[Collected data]
This design comes from an exercise in tuning for small area and a short achievable clock period on the open sky130 flow, not from production work. In this exercise RTL edits were held to simulation tests only and were not proved equivalent to the original. Power is estimated from default activity; no workload was simulated.

## fp16_fma_top
module fp16_fma_top (
    input  logic        clk,
    input  logic        rst_n,
    input  logic        in_valid,
    input  logic [15:0] a,
    input  logic [15:0] b,
    input  logic [15:0] c,
    output logic [15:0] result,
    output logic        out_valid
);
For scale: about 2700 cells after synthesis, ~390 flip-flops.
clock: 8.0 ns
lec_check: 0
abc_area: 1
cap_margin: 20
core_margin: 2
core_utilization: 40
cts_cluster_diameter: 100
cts_cluster_size: 28
setup_slack_margin: 4.9
slew_margin: 20
run.sh (not shown) runs the stock make flow with config.mk's settings and CLKGATE_MAP_FILE= SYNTH_SCRIPT=/design/flow/synth_recipe.tcl, a recipe that flattens the netlist after the stock synthesis.
Next try:
- SETUP_SLACK_MARGIN: 4.9 -> 4.8
After rerunning: The new run went through all stages and came out clean; cell area goes down by 1.7%; utilization goes down by 0.79 points; worst setup slack is better by 0.017 ns; clock power goes down by about 9%.

Another version of the RTL of fp16_fma_top (not shown whole).
export LEC_CHECK = 0
export CAP_MARGIN = 20
export CORE_MARGIN = 2
export CORE_UTILIZATION = 40
export CTS_CLUSTER_DIAMETER = 100
export CTS_CLUSTER_SIZE = 28
export SETUP_SLACK_MARGIN = 4.8
export SLEW_MARGIN = 20
create_clock -name core_clock -period 8.0 [get_ports {clk}]
The starting point finished clean.
Then changed:
--- a/flow/config.mk
+++ b/flow/config.mk
@@ -8,7 +8,6 @@
 export CAP_MARGIN = 20
 export CORE_MARGIN = 2
-export CORE_UTILIZATION = 40
-export CTS_CLUSTER_DIAMETER = 100
-export CTS_CLUSTER_SIZE = 28
-export SETUP_SLACK_MARGIN = 4.8
+export CORE_UTILIZATION = 65
+export PLACE_DENSITY = 0.75
+export SETUP_SLACK_MARGIN = 5.0
 export SLEW_MARGIN = 20
=>
- The changed run produced a clean layout
- routed wire length increases by about 3%
- global-route usage goes up by 13 points
- die area came out lower by about 40%
- setup slack gets better by 28 ps
- clock-buffer cell count increases by 26
- total power is higher by about 12%
- first-iteration DRC count rises by about 27%
- sequential power is about the same
- clock power grows by 72%
- maximum frequency increases by 0.87%
Then changed:
--- a/flow/config.mk
+++ b/flow/config.mk
@@ -8,6 +8,6 @@
 export CAP_MARGIN = 20
 export CORE_MARGIN = 2
-export CORE_UTILIZATION = 65
-export PLACE_DENSITY = 0.75
-export SETUP_SLACK_MARGIN = 5.0
+export CORE_UTILIZATION = 40
+export CTS_BUF_LIST = sky130_fd_sc_hd__clkbuf_4 sky130_fd_sc_hd__clkbuf_8
+export SETUP_SLACK_MARGIN = 4.8
 export SLEW_MARGIN = 20
Result: The new run ran to the end with no violations; routed wire length shrinks slightly; power shrinks by a few percent; hold slack degrades by 18 ps; clock-buffer cell count grows by 57; setup slack degrades by 37 ps; final area stays flat; global-route usage shrinks by 12 points; die area grows by well over a third.
Then changed:
--- a/flow/config.mk
+++ b/flow/config.mk
@@ -6,8 +6,10 @@
 export NUM_CORES = 4
 export LEC_CHECK = 0
+export ABC_AREA = 1
 export CAP_MARGIN = 20
 export CORE_MARGIN = 2
 export CORE_UTILIZATION = 40
-export CTS_BUF_LIST = sky130_fd_sc_hd__clkbuf_4 sky130_fd_sc_hd__clkbuf_8
-export SETUP_SLACK_MARGIN = 4.8
+export CTS_CLUSTER_DIAMETER = 100
+export CTS_CLUSTER_SIZE = 28
+export SETUP_SLACK_MARGIN = 5.0
 export SLEW_MARGIN = 20
Total power decreases by 9.5%.
Setup slack gains 140 ps.
First-iteration DRC count came out higher by about 11%.
Global-route usage goes up by 0.65 points.
Clock-buffer cell count came out lower by 84.
Cell count is higher by 15%.
Fmax goes up by 4.4%.

fp16_fma_top again, from the RTL that the note above started with.
Design fp16_fma_top, start of the top module:
module fp16_fma_top (
    input  logic        clk,
    input  logic        rst_n,
    input  logic        in_valid,
    input  logic [15:0] a,
    input  logic [15:0] b,
    input  logic [15:0] c,
    output logic [15:0] result,
    output logic        out_valid
);
    logic        a_sub, b_sub, c_sub;
    logic        a_nan, a_inf, a_zero, b_nan, b_inf, b_zero, c_nan, c_inf, c_zero;
    logic        prod_nan, prod_inf, prod_zero;
    logic [3:0]  lz_a, lz_b, lz_c;
    logic [9:0]  fa_s, fb_s, fc_s, fa_n, fb_n, fc_n;
    logic [5:0]  xa, xb, xc;
    fp16_unpack u_na (.f(a[9:0]), .lz(lz_a), .frac(fa_s));
    fp16_unpack u_nb (.f(b[9:0]), .lz(lz_b), .frac(fb_s));
    fp16_unpack u_nc (.f(c[9:0]), .lz(lz_c), .frac(fc_s));
    always_comb begin
        a_sub  = a[14:10] == '0;
        b_sub  = b[14:10] == '0;
        c_sub  = c[14:10] == '0;
        a_nan  = (&a[14:10]) & (|a[9:0]);
        a_inf  = (&a[14:10]) & ~(|a[9:0]);
        a_zero = a_sub & ~(|a[9:0]);
        b_nan  = (&b[14:10]) & (|b[9:0]);
        b_inf  = (&b[14:10]) & ~(|b[9:0]);
        b_zero = b_sub & ~(|b[9:0]);
        c_nan  = (&c[14:10]) & (|c[9:0]);
        c_inf  = (&c[14:10]) & ~(|c[9:0]);
        c_zero = c_sub & ~(|c[9:0]);
        prod_nan  = a_nan | b_nan | (a_inf & b_zero) | (a_zero & b_inf);
  ...
==> flow/config.mk <==
export PLATFORM = sky130hd
export DESIGN_NAME = fp16_fma_top
export DESIGN_NICKNAME = fp16_fma_top
export VERILOG_FILES = /design/flow/design.v
export SDC_FILE = /design/flow/constraint.sdc
export NUM_CORES = 4
export LEC_CHECK = 0
export ABC_AREA = 1
export CAP_MARGIN = 20
export CORE_MARGIN = 2
export CORE_UTILIZATION = 40
export CTS_CLUSTER_DIAMETER = 100
export CTS_CLUSTER_SIZE = 28
export SETUP_SLACK_MARGIN = 4.6
export SLEW_MARGIN = 20
==> flow/constraint.sdc <==
create_clock -name core_clock -period 8.0 [get_ports {clk}]
set_input_delay 1.6000 -clock core_clock [delete_from_list [all_inputs] [get_ports {clk}]]
set_output_delay 1.6000 -clock core_clock [all_outputs]
set_load 0.01 [all_outputs]
==> next run, changes <==
--- a/flow/config.mk
+++ b/flow/config.mk
@@ -6,10 +6,7 @@
 export NUM_CORES = 4
 export LEC_CHECK = 0
-export ABC_AREA = 1
 export CAP_MARGIN = 20
 export CORE_MARGIN = 2
 export CORE_UTILIZATION = 40
-export CTS_CLUSTER_DIAMETER = 100
-export CTS_CLUSTER_SIZE = 28
-export SETUP_SLACK_MARGIN = 4.6
+export SETUP_SLACK_MARGIN = 4.8
 export SLEW_MARGIN = 20
What happened:
- The changed run finished with timing, DRC and antenna clean
- worst setup slack improved by 0.031 ns
- routed wire length shrinks by a few percent
- design area goes up by a few percent
- die area is higher slightly
- via count falls by a little under a tenth
- synthesized area is higher slightly
- total power went up by roughly a tenth
- core utilization went up by 1.0 points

■ Problem requirements
From the records above, report the count of lines containing "with" and nothing more.

■ Response
4